Work request — Repeat only the stretch of lines below that runs from the line with "assign record_kind = rec.record_kind;" through the line with "export CORE_UTILIZATION = 35", unaltered.

Data extracts —
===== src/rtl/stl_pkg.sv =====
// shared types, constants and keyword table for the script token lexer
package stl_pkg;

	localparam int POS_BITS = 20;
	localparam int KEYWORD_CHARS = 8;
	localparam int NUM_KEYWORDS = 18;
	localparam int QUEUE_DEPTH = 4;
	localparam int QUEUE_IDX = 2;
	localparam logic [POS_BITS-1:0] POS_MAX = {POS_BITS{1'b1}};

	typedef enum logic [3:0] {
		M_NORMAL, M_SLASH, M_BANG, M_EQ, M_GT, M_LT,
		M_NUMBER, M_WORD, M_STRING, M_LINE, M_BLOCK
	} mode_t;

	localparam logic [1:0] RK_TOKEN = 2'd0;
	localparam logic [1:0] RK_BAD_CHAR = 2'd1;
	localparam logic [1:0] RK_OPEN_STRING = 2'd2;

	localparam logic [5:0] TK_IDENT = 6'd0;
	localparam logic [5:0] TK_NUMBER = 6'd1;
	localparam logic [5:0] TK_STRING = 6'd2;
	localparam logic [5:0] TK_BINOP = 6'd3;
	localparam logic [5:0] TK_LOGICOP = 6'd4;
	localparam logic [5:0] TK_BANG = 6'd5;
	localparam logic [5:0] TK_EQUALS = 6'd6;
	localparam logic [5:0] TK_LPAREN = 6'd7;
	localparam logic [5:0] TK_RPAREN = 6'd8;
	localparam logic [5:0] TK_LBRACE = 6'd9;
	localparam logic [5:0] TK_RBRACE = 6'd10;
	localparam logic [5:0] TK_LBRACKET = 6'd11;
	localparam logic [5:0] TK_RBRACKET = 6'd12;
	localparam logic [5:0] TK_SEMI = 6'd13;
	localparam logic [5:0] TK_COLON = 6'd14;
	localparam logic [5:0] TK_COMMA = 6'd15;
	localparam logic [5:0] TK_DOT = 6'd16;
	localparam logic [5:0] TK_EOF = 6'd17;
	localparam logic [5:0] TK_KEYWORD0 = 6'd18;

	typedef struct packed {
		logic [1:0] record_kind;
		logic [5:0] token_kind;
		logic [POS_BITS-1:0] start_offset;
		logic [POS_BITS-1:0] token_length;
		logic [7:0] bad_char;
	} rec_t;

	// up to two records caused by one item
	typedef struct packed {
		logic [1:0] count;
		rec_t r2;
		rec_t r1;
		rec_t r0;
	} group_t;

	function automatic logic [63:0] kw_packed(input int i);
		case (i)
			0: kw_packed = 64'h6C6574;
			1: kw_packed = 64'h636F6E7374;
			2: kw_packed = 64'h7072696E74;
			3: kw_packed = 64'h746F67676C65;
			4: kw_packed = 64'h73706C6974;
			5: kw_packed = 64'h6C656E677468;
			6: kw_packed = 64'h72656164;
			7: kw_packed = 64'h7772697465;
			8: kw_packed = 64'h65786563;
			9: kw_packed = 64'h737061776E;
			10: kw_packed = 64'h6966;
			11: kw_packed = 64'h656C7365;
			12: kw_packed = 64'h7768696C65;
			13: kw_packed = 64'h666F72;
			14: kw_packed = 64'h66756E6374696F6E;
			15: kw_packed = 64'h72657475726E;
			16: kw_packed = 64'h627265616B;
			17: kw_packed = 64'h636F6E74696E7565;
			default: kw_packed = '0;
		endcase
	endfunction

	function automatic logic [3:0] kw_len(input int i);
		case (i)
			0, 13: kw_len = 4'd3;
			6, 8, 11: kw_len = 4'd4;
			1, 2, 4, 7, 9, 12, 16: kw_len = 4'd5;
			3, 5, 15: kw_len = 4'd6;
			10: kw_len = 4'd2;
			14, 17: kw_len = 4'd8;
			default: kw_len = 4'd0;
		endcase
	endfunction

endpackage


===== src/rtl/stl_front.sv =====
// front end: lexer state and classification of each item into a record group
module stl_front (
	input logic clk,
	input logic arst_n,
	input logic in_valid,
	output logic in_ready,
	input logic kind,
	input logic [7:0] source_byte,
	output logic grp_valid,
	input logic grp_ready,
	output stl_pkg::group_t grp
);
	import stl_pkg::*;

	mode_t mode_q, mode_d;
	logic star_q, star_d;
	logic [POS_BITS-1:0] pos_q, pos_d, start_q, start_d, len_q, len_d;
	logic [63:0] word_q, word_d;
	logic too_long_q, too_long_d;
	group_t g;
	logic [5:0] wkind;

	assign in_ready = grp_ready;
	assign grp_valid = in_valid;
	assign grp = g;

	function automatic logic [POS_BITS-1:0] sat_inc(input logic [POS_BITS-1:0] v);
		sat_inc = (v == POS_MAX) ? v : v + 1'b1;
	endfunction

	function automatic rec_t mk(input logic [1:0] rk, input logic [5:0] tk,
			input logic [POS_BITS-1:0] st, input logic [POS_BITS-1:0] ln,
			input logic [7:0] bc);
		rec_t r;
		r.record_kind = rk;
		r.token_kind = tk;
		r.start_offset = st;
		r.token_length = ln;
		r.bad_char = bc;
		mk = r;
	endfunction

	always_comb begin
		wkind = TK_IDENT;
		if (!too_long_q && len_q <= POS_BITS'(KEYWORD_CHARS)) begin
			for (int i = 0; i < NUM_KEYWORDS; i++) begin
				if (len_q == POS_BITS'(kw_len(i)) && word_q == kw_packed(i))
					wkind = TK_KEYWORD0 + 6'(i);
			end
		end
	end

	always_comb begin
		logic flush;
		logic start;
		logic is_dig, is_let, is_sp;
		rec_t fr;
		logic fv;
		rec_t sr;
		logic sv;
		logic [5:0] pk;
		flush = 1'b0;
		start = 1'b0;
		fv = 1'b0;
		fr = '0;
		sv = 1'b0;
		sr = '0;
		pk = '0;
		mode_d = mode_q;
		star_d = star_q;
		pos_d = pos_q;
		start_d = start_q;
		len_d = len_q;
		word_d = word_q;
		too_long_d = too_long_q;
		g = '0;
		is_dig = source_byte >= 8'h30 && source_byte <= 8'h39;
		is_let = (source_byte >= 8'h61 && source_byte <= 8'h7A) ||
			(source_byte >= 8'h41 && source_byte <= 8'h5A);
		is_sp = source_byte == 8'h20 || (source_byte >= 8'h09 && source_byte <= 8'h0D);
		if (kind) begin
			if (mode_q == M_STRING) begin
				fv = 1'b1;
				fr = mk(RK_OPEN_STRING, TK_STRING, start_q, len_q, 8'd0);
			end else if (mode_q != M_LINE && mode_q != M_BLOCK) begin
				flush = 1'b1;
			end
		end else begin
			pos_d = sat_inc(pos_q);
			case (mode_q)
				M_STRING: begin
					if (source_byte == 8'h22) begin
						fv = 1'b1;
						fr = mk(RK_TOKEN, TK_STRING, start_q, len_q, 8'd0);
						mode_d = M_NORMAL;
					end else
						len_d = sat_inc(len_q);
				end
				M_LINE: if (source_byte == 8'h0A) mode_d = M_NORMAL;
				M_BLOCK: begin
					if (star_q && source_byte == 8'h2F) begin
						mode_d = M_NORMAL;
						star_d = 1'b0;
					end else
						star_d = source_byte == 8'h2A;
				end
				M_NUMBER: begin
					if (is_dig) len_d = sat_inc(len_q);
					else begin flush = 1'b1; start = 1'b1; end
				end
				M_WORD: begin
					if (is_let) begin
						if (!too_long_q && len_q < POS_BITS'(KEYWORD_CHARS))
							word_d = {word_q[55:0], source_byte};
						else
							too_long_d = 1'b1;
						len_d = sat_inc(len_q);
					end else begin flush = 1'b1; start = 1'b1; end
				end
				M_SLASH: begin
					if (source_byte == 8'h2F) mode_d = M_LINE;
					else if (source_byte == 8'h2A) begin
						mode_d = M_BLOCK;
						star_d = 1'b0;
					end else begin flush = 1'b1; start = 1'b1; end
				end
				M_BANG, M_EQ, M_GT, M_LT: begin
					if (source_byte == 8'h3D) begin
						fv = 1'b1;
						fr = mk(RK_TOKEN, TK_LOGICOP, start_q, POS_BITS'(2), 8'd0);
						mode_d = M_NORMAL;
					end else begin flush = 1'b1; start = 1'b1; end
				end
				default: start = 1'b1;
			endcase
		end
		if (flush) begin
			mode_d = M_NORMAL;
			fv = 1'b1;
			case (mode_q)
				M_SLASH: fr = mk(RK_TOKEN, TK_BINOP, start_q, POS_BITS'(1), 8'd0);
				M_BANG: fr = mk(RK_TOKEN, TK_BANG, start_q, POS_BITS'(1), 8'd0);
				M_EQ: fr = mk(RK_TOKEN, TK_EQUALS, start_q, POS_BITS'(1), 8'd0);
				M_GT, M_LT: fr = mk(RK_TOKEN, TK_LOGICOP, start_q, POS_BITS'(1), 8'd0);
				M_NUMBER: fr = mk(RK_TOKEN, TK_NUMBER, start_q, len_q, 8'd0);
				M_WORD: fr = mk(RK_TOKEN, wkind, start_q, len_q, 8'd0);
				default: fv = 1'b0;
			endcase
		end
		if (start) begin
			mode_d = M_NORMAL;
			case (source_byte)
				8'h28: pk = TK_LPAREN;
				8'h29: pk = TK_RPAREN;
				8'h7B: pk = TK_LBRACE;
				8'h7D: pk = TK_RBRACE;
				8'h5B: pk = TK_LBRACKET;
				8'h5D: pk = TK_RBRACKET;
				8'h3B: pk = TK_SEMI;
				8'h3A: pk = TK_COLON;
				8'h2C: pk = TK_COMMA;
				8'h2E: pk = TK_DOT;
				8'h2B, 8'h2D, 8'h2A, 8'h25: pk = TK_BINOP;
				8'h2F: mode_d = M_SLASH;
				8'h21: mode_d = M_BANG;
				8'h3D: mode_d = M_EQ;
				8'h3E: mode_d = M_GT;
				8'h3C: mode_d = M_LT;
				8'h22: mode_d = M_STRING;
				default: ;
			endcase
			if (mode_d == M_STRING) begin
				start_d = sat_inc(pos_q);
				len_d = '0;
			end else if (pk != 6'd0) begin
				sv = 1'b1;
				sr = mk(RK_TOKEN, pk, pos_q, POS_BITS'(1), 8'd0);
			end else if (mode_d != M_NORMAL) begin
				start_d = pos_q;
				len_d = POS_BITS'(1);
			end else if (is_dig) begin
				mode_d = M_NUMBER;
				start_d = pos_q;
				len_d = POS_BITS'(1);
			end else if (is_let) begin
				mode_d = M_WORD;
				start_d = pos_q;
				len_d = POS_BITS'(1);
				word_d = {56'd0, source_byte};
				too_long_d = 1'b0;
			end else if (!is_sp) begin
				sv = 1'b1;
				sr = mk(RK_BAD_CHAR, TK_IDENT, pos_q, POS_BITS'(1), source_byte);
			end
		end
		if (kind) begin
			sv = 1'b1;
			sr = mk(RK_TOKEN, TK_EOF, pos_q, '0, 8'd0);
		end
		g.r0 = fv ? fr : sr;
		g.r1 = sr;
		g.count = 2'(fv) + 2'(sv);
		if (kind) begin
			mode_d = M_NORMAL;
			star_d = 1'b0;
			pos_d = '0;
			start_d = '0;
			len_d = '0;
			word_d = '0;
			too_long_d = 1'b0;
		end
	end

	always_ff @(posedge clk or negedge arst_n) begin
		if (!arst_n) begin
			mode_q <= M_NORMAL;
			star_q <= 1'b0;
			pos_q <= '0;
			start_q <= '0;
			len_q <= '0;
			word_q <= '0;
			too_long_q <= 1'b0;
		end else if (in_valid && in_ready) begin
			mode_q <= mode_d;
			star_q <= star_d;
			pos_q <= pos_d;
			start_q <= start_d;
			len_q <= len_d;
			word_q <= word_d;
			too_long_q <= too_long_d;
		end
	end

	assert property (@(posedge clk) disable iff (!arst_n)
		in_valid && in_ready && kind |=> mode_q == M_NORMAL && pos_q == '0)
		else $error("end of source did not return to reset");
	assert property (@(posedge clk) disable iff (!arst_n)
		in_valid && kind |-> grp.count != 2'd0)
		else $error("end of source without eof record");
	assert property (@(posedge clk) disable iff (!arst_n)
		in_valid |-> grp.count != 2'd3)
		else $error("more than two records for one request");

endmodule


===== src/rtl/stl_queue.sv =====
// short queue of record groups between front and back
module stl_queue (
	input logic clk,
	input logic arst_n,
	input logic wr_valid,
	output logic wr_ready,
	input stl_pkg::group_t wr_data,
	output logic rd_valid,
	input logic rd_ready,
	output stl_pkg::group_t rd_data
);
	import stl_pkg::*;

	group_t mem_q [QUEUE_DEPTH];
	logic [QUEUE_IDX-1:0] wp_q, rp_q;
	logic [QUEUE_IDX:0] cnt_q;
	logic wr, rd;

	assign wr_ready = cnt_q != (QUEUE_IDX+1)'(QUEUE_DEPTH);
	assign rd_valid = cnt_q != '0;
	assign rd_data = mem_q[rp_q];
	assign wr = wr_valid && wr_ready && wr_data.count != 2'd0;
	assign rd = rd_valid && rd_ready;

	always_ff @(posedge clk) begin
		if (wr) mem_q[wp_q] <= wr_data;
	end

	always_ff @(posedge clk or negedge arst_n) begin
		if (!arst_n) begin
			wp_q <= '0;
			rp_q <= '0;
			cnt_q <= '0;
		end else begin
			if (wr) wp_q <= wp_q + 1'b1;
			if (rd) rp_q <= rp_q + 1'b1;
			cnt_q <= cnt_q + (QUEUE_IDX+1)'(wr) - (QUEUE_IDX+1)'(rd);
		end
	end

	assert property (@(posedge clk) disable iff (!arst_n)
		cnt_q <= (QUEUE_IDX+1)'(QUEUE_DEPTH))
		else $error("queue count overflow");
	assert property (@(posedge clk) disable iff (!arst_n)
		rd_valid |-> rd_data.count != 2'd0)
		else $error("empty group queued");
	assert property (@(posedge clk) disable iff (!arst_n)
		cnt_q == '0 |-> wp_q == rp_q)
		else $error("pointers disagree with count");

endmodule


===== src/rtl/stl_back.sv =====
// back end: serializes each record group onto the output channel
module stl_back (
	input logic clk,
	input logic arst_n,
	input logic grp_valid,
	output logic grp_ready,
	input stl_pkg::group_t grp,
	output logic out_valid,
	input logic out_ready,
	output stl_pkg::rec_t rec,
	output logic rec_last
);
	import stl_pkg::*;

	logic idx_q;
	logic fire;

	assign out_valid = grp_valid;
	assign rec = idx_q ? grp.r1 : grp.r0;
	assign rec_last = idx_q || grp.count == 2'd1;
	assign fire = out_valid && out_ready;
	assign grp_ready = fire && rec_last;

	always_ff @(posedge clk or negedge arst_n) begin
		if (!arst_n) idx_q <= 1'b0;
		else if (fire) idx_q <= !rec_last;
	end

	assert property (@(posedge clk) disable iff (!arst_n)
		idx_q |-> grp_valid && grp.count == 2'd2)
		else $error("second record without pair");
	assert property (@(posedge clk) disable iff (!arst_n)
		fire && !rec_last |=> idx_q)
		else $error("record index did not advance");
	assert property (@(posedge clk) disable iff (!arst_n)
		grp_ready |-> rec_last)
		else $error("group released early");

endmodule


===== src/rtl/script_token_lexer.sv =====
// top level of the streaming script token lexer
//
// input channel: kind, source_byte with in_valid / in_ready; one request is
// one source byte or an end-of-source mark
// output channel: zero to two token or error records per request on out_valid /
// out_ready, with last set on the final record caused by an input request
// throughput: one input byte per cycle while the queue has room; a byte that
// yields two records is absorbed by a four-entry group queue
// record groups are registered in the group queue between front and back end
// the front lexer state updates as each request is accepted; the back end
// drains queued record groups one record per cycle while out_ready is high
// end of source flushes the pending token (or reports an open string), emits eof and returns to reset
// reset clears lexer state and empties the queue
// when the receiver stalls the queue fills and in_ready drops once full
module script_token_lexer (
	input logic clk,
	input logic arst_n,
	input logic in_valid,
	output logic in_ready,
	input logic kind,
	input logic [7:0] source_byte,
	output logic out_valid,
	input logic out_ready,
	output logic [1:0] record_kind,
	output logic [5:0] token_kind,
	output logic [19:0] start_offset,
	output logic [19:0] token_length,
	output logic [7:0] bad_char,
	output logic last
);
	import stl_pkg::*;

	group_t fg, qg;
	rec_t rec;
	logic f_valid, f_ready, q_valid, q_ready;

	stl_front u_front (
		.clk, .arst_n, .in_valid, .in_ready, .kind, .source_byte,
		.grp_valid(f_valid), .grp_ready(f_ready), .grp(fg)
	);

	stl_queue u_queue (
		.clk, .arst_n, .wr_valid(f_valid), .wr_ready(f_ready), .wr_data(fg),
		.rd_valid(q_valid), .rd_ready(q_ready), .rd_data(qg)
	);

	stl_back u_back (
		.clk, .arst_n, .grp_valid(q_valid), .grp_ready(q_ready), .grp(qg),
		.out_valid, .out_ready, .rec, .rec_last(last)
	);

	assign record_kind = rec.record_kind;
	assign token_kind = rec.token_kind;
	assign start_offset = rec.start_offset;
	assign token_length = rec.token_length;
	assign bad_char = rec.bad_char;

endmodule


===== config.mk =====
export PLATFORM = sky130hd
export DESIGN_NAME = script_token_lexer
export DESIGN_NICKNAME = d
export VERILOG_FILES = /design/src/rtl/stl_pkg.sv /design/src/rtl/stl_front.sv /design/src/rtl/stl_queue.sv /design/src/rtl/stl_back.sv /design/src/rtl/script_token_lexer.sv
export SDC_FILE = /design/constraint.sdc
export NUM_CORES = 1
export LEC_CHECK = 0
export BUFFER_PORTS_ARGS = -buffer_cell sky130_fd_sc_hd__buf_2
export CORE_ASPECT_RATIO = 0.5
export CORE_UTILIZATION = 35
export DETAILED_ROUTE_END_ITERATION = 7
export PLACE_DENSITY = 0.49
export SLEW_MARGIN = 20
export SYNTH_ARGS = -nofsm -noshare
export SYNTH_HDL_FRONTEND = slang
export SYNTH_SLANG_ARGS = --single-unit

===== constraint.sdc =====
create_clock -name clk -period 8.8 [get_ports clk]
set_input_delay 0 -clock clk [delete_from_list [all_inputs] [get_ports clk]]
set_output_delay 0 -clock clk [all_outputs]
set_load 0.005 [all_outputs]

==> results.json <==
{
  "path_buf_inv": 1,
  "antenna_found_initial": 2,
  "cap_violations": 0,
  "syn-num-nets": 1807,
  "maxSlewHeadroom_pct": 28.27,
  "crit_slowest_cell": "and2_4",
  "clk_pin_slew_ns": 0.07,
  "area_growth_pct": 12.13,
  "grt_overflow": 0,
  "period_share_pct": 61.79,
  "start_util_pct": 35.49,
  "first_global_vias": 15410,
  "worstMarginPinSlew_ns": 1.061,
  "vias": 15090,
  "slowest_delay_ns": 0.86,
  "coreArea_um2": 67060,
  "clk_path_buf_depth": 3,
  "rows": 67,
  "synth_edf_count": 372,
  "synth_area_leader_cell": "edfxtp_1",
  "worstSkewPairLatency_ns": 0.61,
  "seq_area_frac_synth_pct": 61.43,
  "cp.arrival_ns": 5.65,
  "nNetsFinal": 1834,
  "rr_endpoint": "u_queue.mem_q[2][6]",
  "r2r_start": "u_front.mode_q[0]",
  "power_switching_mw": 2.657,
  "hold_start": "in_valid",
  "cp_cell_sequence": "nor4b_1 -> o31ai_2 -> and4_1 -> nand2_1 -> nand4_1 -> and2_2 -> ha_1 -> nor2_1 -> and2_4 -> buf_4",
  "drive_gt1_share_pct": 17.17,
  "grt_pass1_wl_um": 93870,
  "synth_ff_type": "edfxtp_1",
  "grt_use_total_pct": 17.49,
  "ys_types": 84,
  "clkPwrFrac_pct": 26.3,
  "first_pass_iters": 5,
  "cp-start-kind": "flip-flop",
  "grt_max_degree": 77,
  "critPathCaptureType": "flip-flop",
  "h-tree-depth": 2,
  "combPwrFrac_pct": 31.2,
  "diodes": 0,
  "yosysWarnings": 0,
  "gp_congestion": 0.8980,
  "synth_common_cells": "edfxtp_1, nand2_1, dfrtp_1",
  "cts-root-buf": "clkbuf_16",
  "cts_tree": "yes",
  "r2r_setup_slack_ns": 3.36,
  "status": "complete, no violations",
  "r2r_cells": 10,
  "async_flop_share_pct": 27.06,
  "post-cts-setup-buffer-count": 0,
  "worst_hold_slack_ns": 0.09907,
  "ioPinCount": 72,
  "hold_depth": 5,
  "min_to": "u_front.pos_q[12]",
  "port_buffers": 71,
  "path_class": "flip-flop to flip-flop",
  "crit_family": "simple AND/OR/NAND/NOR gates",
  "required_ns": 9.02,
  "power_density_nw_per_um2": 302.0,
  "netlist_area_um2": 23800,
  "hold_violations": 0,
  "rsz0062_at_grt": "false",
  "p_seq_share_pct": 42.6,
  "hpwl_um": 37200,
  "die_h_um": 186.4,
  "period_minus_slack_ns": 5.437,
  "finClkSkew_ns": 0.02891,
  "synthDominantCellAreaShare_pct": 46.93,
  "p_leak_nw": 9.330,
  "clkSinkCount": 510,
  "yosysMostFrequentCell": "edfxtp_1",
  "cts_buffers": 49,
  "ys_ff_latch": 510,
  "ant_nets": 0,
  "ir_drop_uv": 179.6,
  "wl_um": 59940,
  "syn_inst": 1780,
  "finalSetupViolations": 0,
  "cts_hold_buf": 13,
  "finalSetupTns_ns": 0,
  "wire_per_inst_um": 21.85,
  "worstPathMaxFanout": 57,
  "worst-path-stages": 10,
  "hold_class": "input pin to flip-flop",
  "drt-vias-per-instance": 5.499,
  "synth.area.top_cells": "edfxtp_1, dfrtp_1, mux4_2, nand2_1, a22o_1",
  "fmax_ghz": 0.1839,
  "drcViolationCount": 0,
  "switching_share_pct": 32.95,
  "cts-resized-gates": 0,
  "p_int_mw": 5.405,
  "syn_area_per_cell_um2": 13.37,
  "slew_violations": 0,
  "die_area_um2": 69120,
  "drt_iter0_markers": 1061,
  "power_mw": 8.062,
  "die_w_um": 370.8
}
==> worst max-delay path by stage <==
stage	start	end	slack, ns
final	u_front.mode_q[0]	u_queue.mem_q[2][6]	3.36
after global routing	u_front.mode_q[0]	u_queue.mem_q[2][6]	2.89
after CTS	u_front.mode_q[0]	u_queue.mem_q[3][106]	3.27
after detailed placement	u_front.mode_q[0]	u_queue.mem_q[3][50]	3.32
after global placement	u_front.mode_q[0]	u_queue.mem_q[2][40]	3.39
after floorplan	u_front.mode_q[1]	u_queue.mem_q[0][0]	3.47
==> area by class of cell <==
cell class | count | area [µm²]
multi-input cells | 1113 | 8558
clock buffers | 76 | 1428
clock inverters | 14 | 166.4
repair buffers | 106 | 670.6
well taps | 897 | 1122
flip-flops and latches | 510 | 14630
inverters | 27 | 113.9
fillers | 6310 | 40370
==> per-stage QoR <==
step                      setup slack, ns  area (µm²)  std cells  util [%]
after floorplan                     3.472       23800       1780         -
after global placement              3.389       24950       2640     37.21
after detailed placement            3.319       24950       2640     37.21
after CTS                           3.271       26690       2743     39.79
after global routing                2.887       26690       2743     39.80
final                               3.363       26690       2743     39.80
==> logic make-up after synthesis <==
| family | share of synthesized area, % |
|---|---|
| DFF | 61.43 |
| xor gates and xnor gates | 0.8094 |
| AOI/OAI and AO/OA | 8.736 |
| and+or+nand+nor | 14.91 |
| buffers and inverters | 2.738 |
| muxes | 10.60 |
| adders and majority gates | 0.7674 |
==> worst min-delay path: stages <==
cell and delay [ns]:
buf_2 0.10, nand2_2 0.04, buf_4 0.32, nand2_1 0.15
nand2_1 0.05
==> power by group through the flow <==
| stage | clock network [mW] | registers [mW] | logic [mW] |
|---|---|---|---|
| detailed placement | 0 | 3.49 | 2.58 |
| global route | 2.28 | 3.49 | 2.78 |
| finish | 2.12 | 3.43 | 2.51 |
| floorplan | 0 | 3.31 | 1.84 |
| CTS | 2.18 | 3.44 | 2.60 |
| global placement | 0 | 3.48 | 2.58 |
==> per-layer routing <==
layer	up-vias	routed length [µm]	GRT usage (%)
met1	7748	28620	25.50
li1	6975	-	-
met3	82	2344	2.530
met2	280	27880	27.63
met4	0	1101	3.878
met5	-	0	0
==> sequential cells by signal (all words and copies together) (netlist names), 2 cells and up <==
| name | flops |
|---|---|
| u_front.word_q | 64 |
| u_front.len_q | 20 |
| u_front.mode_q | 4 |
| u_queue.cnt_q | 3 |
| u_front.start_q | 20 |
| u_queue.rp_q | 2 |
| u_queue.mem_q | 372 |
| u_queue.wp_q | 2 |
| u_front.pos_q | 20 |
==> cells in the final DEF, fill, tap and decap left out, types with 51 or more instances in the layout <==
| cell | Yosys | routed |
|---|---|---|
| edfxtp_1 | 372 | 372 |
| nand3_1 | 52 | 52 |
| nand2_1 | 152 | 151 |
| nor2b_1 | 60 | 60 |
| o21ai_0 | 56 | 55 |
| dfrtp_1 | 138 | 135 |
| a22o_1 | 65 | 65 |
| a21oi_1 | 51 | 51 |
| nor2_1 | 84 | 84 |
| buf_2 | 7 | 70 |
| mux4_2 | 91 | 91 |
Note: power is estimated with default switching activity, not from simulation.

---

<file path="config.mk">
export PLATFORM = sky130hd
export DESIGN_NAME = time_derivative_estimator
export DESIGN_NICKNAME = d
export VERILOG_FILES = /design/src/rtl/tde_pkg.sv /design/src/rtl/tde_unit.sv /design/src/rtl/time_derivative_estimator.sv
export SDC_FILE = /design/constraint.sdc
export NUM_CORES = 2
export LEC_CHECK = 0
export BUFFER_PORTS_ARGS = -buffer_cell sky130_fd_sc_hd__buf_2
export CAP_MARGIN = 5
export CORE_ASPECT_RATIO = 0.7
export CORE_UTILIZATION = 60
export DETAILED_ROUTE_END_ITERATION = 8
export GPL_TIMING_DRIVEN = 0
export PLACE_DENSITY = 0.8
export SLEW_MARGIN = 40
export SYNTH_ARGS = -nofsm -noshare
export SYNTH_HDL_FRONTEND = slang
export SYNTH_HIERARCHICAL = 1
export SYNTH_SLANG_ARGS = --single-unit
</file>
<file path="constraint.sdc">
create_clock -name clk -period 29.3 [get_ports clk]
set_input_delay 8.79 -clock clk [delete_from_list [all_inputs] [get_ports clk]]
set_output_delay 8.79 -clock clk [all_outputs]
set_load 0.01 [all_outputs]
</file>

Task response —
	assign record_kind = rec.record_kind;
	assign token_kind = rec.token_kind;
	assign start_offset = rec.start_offset;
	assign token_length = rec.token_length;
	assign bad_char = rec.bad_char;

endmodule


===== config.mk =====
export PLATFORM = sky130hd
export DESIGN_NAME = script_token_lexer
export DESIGN_NICKNAME = d
export VERILOG_FILES = /design/src/rtl/stl_pkg.sv /design/src/rtl/stl_front.sv /design/src/rtl/stl_queue.sv /design/src/rtl/stl_back.sv /design/src/rtl/script_token_lexer.sv
export SDC_FILE = /design/constraint.sdc
export NUM_CORES = 1
export LEC_CHECK = 0
export BUFFER_PORTS_ARGS = -buffer_cell sky130_fd_sc_hd__buf_2
export CORE_ASPECT_RATIO = 0.5
export CORE_UTILIZATION = 35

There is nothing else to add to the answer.